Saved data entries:
------

**config.mk**
```make
export PLATFORM = sky130hd
export DESIGN_NAME = chip8_instruction_execute
export DESIGN_NICKNAME = d
export VERILOG_FILES = /design/src/rtl/c8ie_pkg.sv /design/src/rtl/c8ie_regfile.sv /design/src/rtl/c8ie_stack.sv /design/src/rtl/c8ie_exec.sv /design/src/rtl/chip8_instruction_execute.sv
export SDC_FILE = /design/constraint.sdc
export NUM_CORES = 1
export LEC_CHECK = 0
export ABC_CLOCK_PERIOD_IN_PS = 8800
export BUFFER_PORTS_ARGS = -buffer_cell sky130_fd_sc_hd__buf_2
export CAP_MARGIN = 40
export CORE_UTILIZATION = 45
export DETAILED_ROUTE_END_ITERATION = 8
export PLACE_DENSITY = 0.68
export SYNTH_ARGS = -nofsm -noshare
export SYNTH_HDL_FRONTEND = slang
export SYNTH_SLANG_ARGS = --single-unit
export TNS_END_PERCENT = 30
```
**constraint.sdc**
```tcl
create_clock -name clk -period 8.8 [get_ports clk]
set_input_delay 1.32 -clock clk [delete_from_list [all_inputs] [get_ports clk]]
set_output_delay 1.32 -clock clk [all_outputs]
set_load 0.005 [all_outputs]
```
**src/rtl/c8ie_pkg.sv**
```systemverilog
`timescale 1ns / 1ps

package c8ie_pkg;

  localparam int STACK_DEPTH = 16;
  localparam int SP_W = $clog2(STACK_DEPTH);
  localparam logic [SP_W-1:0] SP_MAX = SP_W'(STACK_DEPTH - 1);

  localparam logic [11:0] START_RST = 12'd512;

  // result status
  localparam logic [1:0] ST_OK      = 2'd0;
  localparam logic [1:0] ST_UNIMPL  = 2'd1;
  localparam logic [1:0] ST_INVALID = 2'd2;

  // top nibble of the opcode
  localparam logic [3:0] OP_SYS     = 4'h0;
  localparam logic [3:0] OP_JP      = 4'h1;
  localparam logic [3:0] OP_CALL    = 4'h2;
  localparam logic [3:0] OP_SE_IMM  = 4'h3;
  localparam logic [3:0] OP_SNE_IMM = 4'h4;
  localparam logic [3:0] OP_SE_REG  = 4'h5;
  localparam logic [3:0] OP_LD_IMM  = 4'h6;
  localparam logic [3:0] OP_ADD_IMM = 4'h7;
  localparam logic [3:0] OP_ALU     = 4'h8;
  localparam logic [3:0] OP_SNE_REG = 4'h9;
  localparam logic [3:0] OP_LD_I    = 4'hA;
  localparam logic [3:0] OP_JP_V0   = 4'hB;
  localparam logic [3:0] OP_RND     = 4'hC;
  localparam logic [3:0] OP_DRW     = 4'hD;
  localparam logic [3:0] OP_KEY     = 4'hE;
  localparam logic [3:0] OP_MISC    = 4'hF;

  // low nibble of 8xyn
  localparam logic [3:0] ALU_LD   = 4'h0;
  localparam logic [3:0] ALU_OR   = 4'h1;
  localparam logic [3:0] ALU_AND  = 4'h2;
  localparam logic [3:0] ALU_XOR  = 4'h3;
  localparam logic [3:0] ALU_ADD  = 4'h4;
  localparam logic [3:0] ALU_SUB  = 4'h5;
  localparam logic [3:0] ALU_SHR  = 4'h6;
  localparam logic [3:0] ALU_SUBN = 4'h7;
  localparam logic [3:0] ALU_SHL  = 4'hE;

  localparam logic [7:0] KK_CLS  = 8'hE0;
  localparam logic [7:0] KK_RET  = 8'hEE;
  localparam logic [7:0] KK_SKP  = 8'h9E;
  localparam logic [7:0] KK_SKNP = 8'hA1;

  localparam logic [3:0] REG_V0 = 4'h0;
  localparam logic [3:0] REG_VF = 4'hF;

  localparam logic CFG_ADDR_START = 1'b0;

  typedef struct packed {
    logic       x_en;
    logic [3:0] x_addr;
    logic [7:0] x_data;
    logic       f_en;
    logic [7:0] f_data;
  } rf_wr_t;

  typedef struct packed {
    logic            en;
    logic [SP_W-1:0] addr;
    logic [11:0]     data;
  } stk_wr_t;

  typedef struct packed {
    logic [11:0]     pc;
    logic [1:0]      status;
    logic [11:0]     idx;
    logic [SP_W-1:0] sp;
    logic [7:0]      vx_after;
    logic [7:0]      vf_after;
    rf_wr_t          rf_wr;
    stk_wr_t         stk_wr;
  } exec_res_t;

endpackage

```
**src/rtl/c8ie_regfile.sv**
```systemverilog
`timescale 1ns / 1ps

module c8ie_regfile (
  input  logic              clk,
  input  logic              rst_n,
  input  logic              rd_en,
  input  logic [3:0]        rd_x,
  input  logic [3:0]        rd_y,
  input  c8ie_pkg::rf_wr_t  wr,
  output logic [7:0]        vx,
  output logic [7:0]        vy,
  output logic [7:0]        v0,
  output logic [7:0]        vf
);
  import c8ie_pkg::*;

  logic [7:0]  mem [16];
  logic [15:0] vld_r;
  logic [7:0]  rdx_r, rdy_r;
  logic        rdx_vld_r, rdy_vld_r;
  logic [3:0]  rx_r, ry_r;
  logic        fwd_vld_r;
  logic [3:0]  fwd_addr_r;
  logic [7:0]  fwd_data_r;
  logic [7:0]  v0_r, vf_r;
  logic        mem_we;
  logic [7:0]  mx, my;

  // VF lives in its own flop so that Vx and the flag can land in the same cycle
  assign mem_we = wr.x_en && (wr.x_addr != REG_VF);

  always_ff @(posedge clk) begin
    if (mem_we) begin
      mem[wr.x_addr] <= wr.x_data;
    end
    if (rd_en) begin
      rdx_r <= mem[rd_x];
      rdy_r <= mem[rd_y];
      rdx_vld_r <= vld_r[rd_x];
      rdy_vld_r <= vld_r[rd_y];
      rx_r <= rd_x;
      ry_r <= rd_y;
    end
    if (mem_we) begin
      fwd_addr_r <= wr.x_addr;
      fwd_data_r <= wr.x_data;
    end
  end

  always_ff @(posedge clk) begin
    if (!rst_n) begin
      vld_r <= '0;
      fwd_vld_r <= 1'b0;
      v0_r <= '0;
      vf_r <= '0;
    end else begin
      if (mem_we) begin
        vld_r[wr.x_addr] <= 1'b1;
        fwd_vld_r <= 1'b1;
      end
      if (wr.x_en && wr.x_addr == REG_V0) begin
        v0_r <= wr.x_data;
      end
      if (wr.f_en) begin
        vf_r <= wr.f_data;
      end else if (wr.x_en && wr.x_addr == REG_VF) begin
        vf_r <= wr.x_data;
      end
    end
  end

  // the most recent write covers one that landed on the read edge
  always_comb begin
    if (fwd_vld_r && fwd_addr_r == rx_r) mx = fwd_data_r;
    else if (rdx_vld_r)                   mx = rdx_r;
    else                                  mx = '0;
    if (fwd_vld_r && fwd_addr_r == ry_r) my = fwd_data_r;
    else if (rdy_vld_r)                   my = rdy_r;
    else                                  my = '0;
  end

  assign vx = (rx_r == REG_VF) ? vf_r : (rx_r == REG_V0) ? v0_r : mx;
  assign vy = (ry_r == REG_VF) ? vf_r : (ry_r == REG_V0) ? v0_r : my;
  assign v0 = v0_r;
  assign vf = vf_r;

endmodule

```
**src/rtl/c8ie_stack.sv**
```systemverilog
`timescale 1ns / 1ps

module c8ie_stack (
  input  logic                         clk,
  input  logic                         rst_n,
  input  logic                         rd_en,
  input  logic [c8ie_pkg::SP_W-1:0]    rd_addr,
  input  c8ie_pkg::stk_wr_t            wr,
  output logic [11:0]                  rd_data
);
  import c8ie_pkg::*;

  logic [11:0]            mem [STACK_DEPTH];
  logic [STACK_DEPTH-1:0] vld_r;
  logic [11:0]            rd_r;
  logic                   rd_vld_r;
  logic [SP_W-1:0]        ra_r;
  logic                   fwd_vld_r;
  logic [SP_W-1:0]        fwd_addr_r;
  logic [11:0]            fwd_data_r;

  always_ff @(posedge clk) begin
    if (wr.en) begin
      mem[wr.addr] <= wr.data;
      fwd_addr_r <= wr.addr;
      fwd_data_r <= wr.data;
    end
    if (rd_en) begin
      rd_r <= mem[rd_addr];
      rd_vld_r <= vld_r[rd_addr];
      ra_r <= rd_addr;
    end
  end

  always_ff @(posedge clk) begin
    if (!rst_n) begin
      vld_r <= '0;
      fwd_vld_r <= 1'b0;
    end else if (wr.en) begin
      vld_r[wr.addr] <= 1'b1;
      fwd_vld_r <= 1'b1;
    end
  end

  always_comb begin
    if (fwd_vld_r && fwd_addr_r == ra_r) rd_data = fwd_data_r;
    else if (rd_vld_r)                   rd_data = rd_r;
    else                                 rd_data = '0;
  end

endmodule

```
**src/rtl/c8ie_exec.sv**
```systemverilog
`timescale 1ns / 1ps

module c8ie_exec (
  input  logic [15:0]                instr,
  input  logic [7:0]                 key,
  input  logic [7:0]                 rnd,
  input  logic [7:0]                 vx,
  input  logic [7:0]                 vy,
  input  logic [7:0]                 v0,
  input  logic [7:0]                 vf,
  input  logic [11:0]                pc,
  input  logic [11:0]                idx,
  input  logic [c8ie_pkg::SP_W-1:0]  sp,
  input  logic [11:0]                stk_top,
  output c8ie_pkg::exec_res_t        res
);
  import c8ie_pkg::*;

  logic [3:0]      op_top, x, n;
  logic [7:0]      kk;
  logic [11:0]     nnn, pc_plus2;
  logic [8:0]      sum;
  logic [7:0]      diff;
  logic            skip;
  logic [SP_W-1:0] sp_inc, sp_dec;

  assign op_top   = instr[15:12];
  assign x        = instr[11:8];
  assign n        = instr[3:0];
  assign kk       = instr[7:0];
  assign nnn      = instr[11:0];
  assign pc_plus2 = pc + 12'd2;
  assign sp_inc   = (sp == SP_MAX) ? '0 : sp + 1'b1;
  assign sp_dec   = (sp == '0) ? SP_MAX : sp - 1'b1;

  always_comb begin
    sum  = '0;
    diff = '0;
    skip = 1'b0;
    res  = '0;
    res.pc = pc_plus2;
    res.status = ST_OK;
    res.idx = idx;
    res.sp = sp;
    res.rf_wr.x_addr = x;

    case (op_top)
      OP_SYS: begin
        if (kk == KK_CLS && x == 4'h0) begin
          res.status = ST_UNIMPL;
        end else if (kk == KK_RET && x == 4'h0) begin
          res.pc = stk_top;
          res.sp = sp_dec;
        end else begin
          res.status = ST_INVALID;
        end
      end
      OP_JP: res.pc = nnn;
      OP_CALL: begin
        res.sp = sp_inc;
        res.stk_wr.en = 1'b1;
        res.stk_wr.addr = sp_inc;
        res.stk_wr.data = pc_plus2;
        res.pc = nnn;
      end
      OP_SE_IMM:  skip = (vx == kk);
      OP_SNE_IMM: skip = (vx != kk);
      OP_SE_REG:  skip = (vx == vy);
      OP_SNE_REG: skip = (vx != vy);
      OP_LD_IMM: begin
        res.rf_wr.x_en = 1'b1;
        res.rf_wr.x_data = kk;
      end
      OP_ADD_IMM: begin
        res.rf_wr.x_en = 1'b1;
        res.rf_wr.x_data = vx + kk;
      end
      OP_ALU: begin
        res.rf_wr.x_en = 1'b1;
        case (n)
          ALU_LD:  res.rf_wr.x_data = vy;
          ALU_OR:  res.rf_wr.x_data = vx | vy;
          ALU_AND: res.rf_wr.x_data = vx & vy;
          ALU_XOR: res.rf_wr.x_data = vx ^ vy;
          ALU_ADD: begin
            sum = {1'b0, vx} + {1'b0, vy};
            res.rf_wr.x_data = sum[7:0];
            res.rf_wr.f_en = 1'b1;
            res.rf_wr.f_data = {7'd0, sum[8]};
          end
          ALU_SUB: begin
            diff = vx - vy;
            res.rf_wr.x_data = diff;
            res.rf_wr.f_en = 1'b1;
            res.rf_wr.f_data = {7'd0, vx > vy};
          end
          ALU_SUBN: begin
            diff = vy - vx;
            res.rf_wr.x_data = diff;
            res.rf_wr.f_en = 1'b1;
            res.rf_wr.f_data = {7'd0, vy > vx};
          end
          ALU_SHR: begin
            res.rf_wr.x_data = {1'b0, vx[7:1]};
            res.rf_wr.f_en = 1'b1;
            res.rf_wr.f_data = {7'd0, vx[0]};
          end
          ALU_SHL: begin
            res.rf_wr.x_data = {vx[6:0], 1'b0};
            res.rf_wr.f_en = 1'b1;
            res.rf_wr.f_data = {7'd0, vx[7]};
          end
          default: begin
            res.rf_wr.x_en = 1'b0;
            res.status = ST_INVALID;
          end
        endcase
      end
      OP_LD_I:  res.idx = nnn;
      OP_JP_V0: res.pc = nnn + {4'd0, v0};
      OP_RND: begin
        res.rf_wr.x_en = 1'b1;
        res.rf_wr.x_data = rnd & kk;
      end
      OP_DRW:  res.status = ST_UNIMPL;
      OP_KEY: begin
        if (kk == KK_SKP)       skip = (key == vx);
        else if (kk == KK_SKNP) skip = (key != vx);
        else                    res.status = ST_INVALID;
      end
      OP_MISC: res.status = ST_UNIMPL;
      default: res.status = ST_UNIMPL;
    endcase

    if (skip) res.pc = pc_plus2 + 12'd2;

    // flag is written after Vx, so it wins when x is VF
    if (res.rf_wr.f_en)                              res.vf_after = res.rf_wr.f_data;
    else if (res.rf_wr.x_en && x == REG_VF)          res.vf_after = res.rf_wr.x_data;
    else                                             res.vf_after = vf;
    if (x == REG_VF)          res.vx_after = res.vf_after;
    else if (res.rf_wr.x_en)  res.vx_after = res.rf_wr.x_data;
    else                      res.vx_after = vx;
  end

endmodule

```
**src/rtl/chip8_instruction_execute.sv**
```systemverilog
`timescale 1ns / 1ps
// Channel  Dir  Handshake              Payload
// in_      in   in_tvalid/in_tready    tdata: instruction, pressed_key, random_byte
// out_     out  out_tvalid/out_tready  tdata: next_pc, status, vx_value, vf_value, index
// cfg_     in   APB psel/penable       start_address at byte address 0
//
// One instruction per cycle sustained while out_tready stays high; a taken beat waits in the
// execute stage register (s1) and its result is registered in the output register for out_.
// Register file and return stack reads issue on the input beat; the write of the instruction
// ahead lands on the same edge and is forwarded.
// Reset: PC loads 512, stack pointer, I and all V registers and stack entries read as zero
// (per-entry valid bits, no clearing pass).
// A stalled output holds the execute stage; input keeps flowing while either stage can move.

module chip8_instruction_execute (
  input  logic        clk,
  input  logic        rst_n,
  input  logic        in_tvalid,
  output logic        in_tready,
  input  logic [31:0] in_tdata,   // [15:0] instruction, [23:16] pressed_key, [31:24] random_byte
  output logic        out_tvalid,
  input  logic        out_tready,
  output logic [47:0] out_tdata,  // [11:0] next_pc, [13:12] status, [21:14] vx_value,
                                  // [29:22] vf_value, [41:30] index_value, [47:42] zero
  input  logic        cfg_psel,
  input  logic        cfg_penable,
  input  logic        cfg_pwrite,
  input  logic [0:0]  cfg_paddr,
  input  logic [31:0] cfg_pwdata,
  output logic [31:0] cfg_prdata,
  output logic        cfg_pready
);
  import c8ie_pkg::*;

  logic            s1_vld_r;
  logic [31:0]     s1_data_r;
  logic            out_vld_r;
  logic [47:0]     out_data_r;
  logic [11:0]     pc_r, idx_r, start_r;
  logic [SP_W-1:0] sp_r, stk_ra;
  logic            s1_fire, in_acc, cfg_wr;
  logic [7:0]      vx, vy, v0, vf;
  logic [11:0]     stk_top;
  exec_res_t       ex;
  rf_wr_t          rf_wr;
  stk_wr_t         stk_wr;

  assign s1_fire   = s1_vld_r && (!out_vld_r || out_tready);
  assign in_tready = !s1_vld_r || s1_fire;
  assign in_acc    = in_tvalid && in_tready;
  assign cfg_wr    = cfg_psel && cfg_penable && cfg_pwrite && cfg_pready;

  assign rf_wr  = s1_fire ? ex.rf_wr : '0;
  assign stk_wr = s1_fire ? ex.stk_wr : '0;
  // the stack read for the next beat must see the pointer as left by this one
  assign stk_ra = s1_fire ? ex.sp : sp_r;

  c8ie_regfile u_regfile (
    .clk   (clk),
    .rst_n (rst_n),
    .rd_en (in_acc),
    .rd_x  (in_tdata[11:8]),
    .rd_y  (in_tdata[7:4]),
    .wr    (rf_wr),
    .vx    (vx),
    .vy    (vy),
    .v0    (v0),
    .vf    (vf)
  );

  c8ie_stack u_stack (
    .clk     (clk),
    .rst_n   (rst_n),
    .rd_en   (in_acc),
    .rd_addr (stk_ra),
    .wr      (stk_wr),
    .rd_data (stk_top)
  );

  c8ie_exec u_exec (
    .instr   (s1_data_r[15:0]),
    .key     (s1_data_r[23:16]),
    .rnd     (s1_data_r[31:24]),
    .vx      (vx),
    .vy      (vy),
    .v0      (v0),
    .vf      (vf),
    .pc      (pc_r),
    .idx     (idx_r),
    .sp      (sp_r),
    .stk_top (stk_top),
    .res     (ex)
  );

  always_ff @(posedge clk) begin
    if (in_acc) begin
      s1_data_r <= in_tdata;
    end
    if (s1_fire) begin
      out_data_r <= {6'd0, ex.idx, ex.vf_after, ex.vx_after, ex.status, ex.pc};
    end
  end

  always_ff @(posedge clk) begin
    if (!rst_n) begin
      s1_vld_r <= 1'b0;
      out_vld_r <= 1'b0;
      pc_r <= START_RST;
      start_r <= START_RST;
      idx_r <= '0;
      sp_r <= '0;
    end else begin
      if (in_acc)       s1_vld_r <= 1'b1;
      else if (s1_fire) s1_vld_r <= 1'b0;
      if (s1_fire)         out_vld_r <= 1'b1;
      else if (out_tready) out_vld_r <= 1'b0;
      if (s1_fire) begin
        pc_r <= ex.pc;
        idx_r <= ex.idx;
        sp_r <= ex.sp;
      end
      if (cfg_wr && cfg_paddr == CFG_ADDR_START) begin
        start_r <= cfg_pwdata[11:0];
        pc_r <= cfg_pwdata[11:0];
      end
    end
  end

  assign out_tvalid = out_vld_r;
  assign out_tdata  = out_data_r;
  assign cfg_pready = 1'b1;
  assign cfg_prdata = (cfg_paddr == CFG_ADDR_START) ? {20'd0, start_r} : 32'd0;

  a_out_after_exec: assert property (@(posedge clk) disable iff (!rst_n)
    s1_fire |=> out_vld_r)
    else $error("executed beat did not reach the output register");

  a_s1_hold: assert property (@(posedge clk) disable iff (!rst_n)
    (s1_vld_r && !s1_fire) |=> (s1_vld_r && $stable(s1_data_r)))
    else $error("stalled execute stage lost its instruction");

  a_fault_pc: assert property (@(posedge clk) disable iff (!rst_n)
    (s1_fire && ex.status != ST_OK) |-> (ex.pc == pc_r + 12'd2 && !ex.rf_wr.x_en
                                         && !ex.stk_wr.en && ex.sp == sp_r))
    else $error("faulting instruction changed state beyond the PC advance");

  a_sp_step: assert property (@(posedge clk) disable iff (!rst_n)
    (s1_fire && ex.sp != sp_r) |-> (ex.stk_wr.en || s1_data_r[15:12] == OP_SYS))
    else $error("stack pointer moved outside call or return");

endmodule

```
==> results.md, run 1 <==
- Grt ovf: 0
- Worst-margin pin slew: about 1.0 ns
- Area of the multi-input gates: 0.01060 sq mm
- Post-CTS sizing: 0
- Worst-Skew Late Latency: 0.63 ns
- Drt wl/cell: 23.91 microns
- Root buffer cell: clkbuf_16
- Worst slack at placement: approximately 2.5 ns
- Most common cell in the netlist: edfxtp_1
- Row count: around 90
- IO Count: 155
- Largest family of logic cells by synthesized area: simple AND/OR/NAND/NOR gates
- Synth warn: 0
- Tcrit/Tclk final: 71.76%
- Postcts setup bufs: 0
- Synth Register Bits: 549
- Hold-fix buffers, CTS: 0
- CP endpoint kind: register
- CTS Buffer Depth: 3
- Post-synthesis mux area share: 9.034%
- Number of global-route vias before repair: between 15000 and 20000
- WP depth: 21
- Area added between synthesis and finish: 14.07%
- Synth Area in Adders: 2.790%
- Slew HR: ~30%
- Hold Path Depth: 2
- Via density: around 6
- Largest net degree at the start of global routing: 61
- HPWL reported at the end of detailed placement: roughly 53000 microns
- Syn Area/Cell: 11.66 sq um
- Die X: 246.5 microns
- First-pass GRT wire length: approximately 120000 microns
- CP arrival: 6.66 ns
- Top cells by area, synth: edfxtp_1 (51%), mux4_2 (7.6%), dfxtp_1 (6.8%)
- Die Area: 0.06078 sq mm
- First DRT Iteration DRCs: 1931
- Leakage: ~11 nW
- Endpoints failing setup: 0
- Post-DP Area: 0.02869 sq mm
- RSZ-0062 raised after global routing: no
- FF/Latch Area: 0.01556 sq mm
- Worst path most repeated cell: a21oi_1
- Post-Synth Simple-Gate Area: 13.82%
- Compound-Gate Fraction of Synth Area: between 10% and 20%
- Cell count after synthesis: 2308
- Critical path class: register to register
- Outcome: finished, final reports clean
- Post-route DRC violation count: 0
- Seq/Total Area, Yosys: 57.84%
- Die span in y: 246.5 microns
- Buf+Inv Stages, Crit Path: 3
- CP cell instances: xor2_1 > nor3_1 > buf_4 > and2_1 > a21oi_1 > a21oi_1 > a21o_1 > inv_1 > ha_1 > fa_1 > o21ba_2 > o21bai_1 > a21oi_1 > nor2_1 > nor2_1 > a221o_1 > a222oi_1 > o211ai_1 > a21oi_1 > nor2_1 > buf_4
- CORE AREA: slightly below 0.06 sq mm
- Final instance area: 0.03070 sq mm
- CP Data Required Time: 9.15 ns
- Vias after detailed routing: 19530
- CTS tree: done
- Antenna violations before repair: 0
- Final nets: 2565
- Port Buf Inserts: 107
- Cts bufs inserted: 58
- Xor/xnor share of the synthesized area: about 1.5%
- Peak VDD IR: 190.9 uV
- Routability cong.: just over 0.9
- Max capacitance violation total: 0
- Crit path time final: 6.315 ns
- Total Wirelength: 77900 microns
- CTS clk-pin slew, worst paths: 0.06 ns
- Ys async rst share: 0%
- CTS H-Tree Depth: 2
- Crit Path Max Fanout: 16
- All-Layer GR Usage: about a quarter
- Reg2Reg Depth: 21
- Delay-heaviest family, CP: compound AO/OA/AOI/OAI gates
- Synth unique cells: 81
- Top-area cell type share of the netlist area: 50.99%
- Clk_skew: 0.02437 ns
- Startpoint types: register
- CTS sink cnt: 549
- TNS Setup: 0 ns
- Hold Violations, Final: 0
- # fillers: 4993
- Synth cell count leaders: edfxtp_1 (457), nand2_1 (387), nor2_1 (226)
- Cell Pwr Density: 190.5 mW/mm^2
- Number of flops mapped to enable cells by yosys: 457
- HP Class: register to register
- Starting Density: about 46%
- DRT Pass-1 Iters: 6
- Yosys top cell by area: edfxtp_1
- CP max stage cell: edfxtp_1
- Ratio of cells with drive above 1 in the final layout: 17.75%
- FMAX: roughly 160 MHz
- Pins Over Slew Limit: 0
- Main synth FF type: edfxtp_1
- Final Worst Setup Slack: 2.485 ns
- Delay of the slowest critical-path stage: 0.64 ns
- Cell area after synthesis: about 0.027 sq mm
- Antenna-violating nets left: 0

------

For each line above that includes the word "nets", make a copy of that line.

- Final nets: 2565
- Antenna-violating nets left: 0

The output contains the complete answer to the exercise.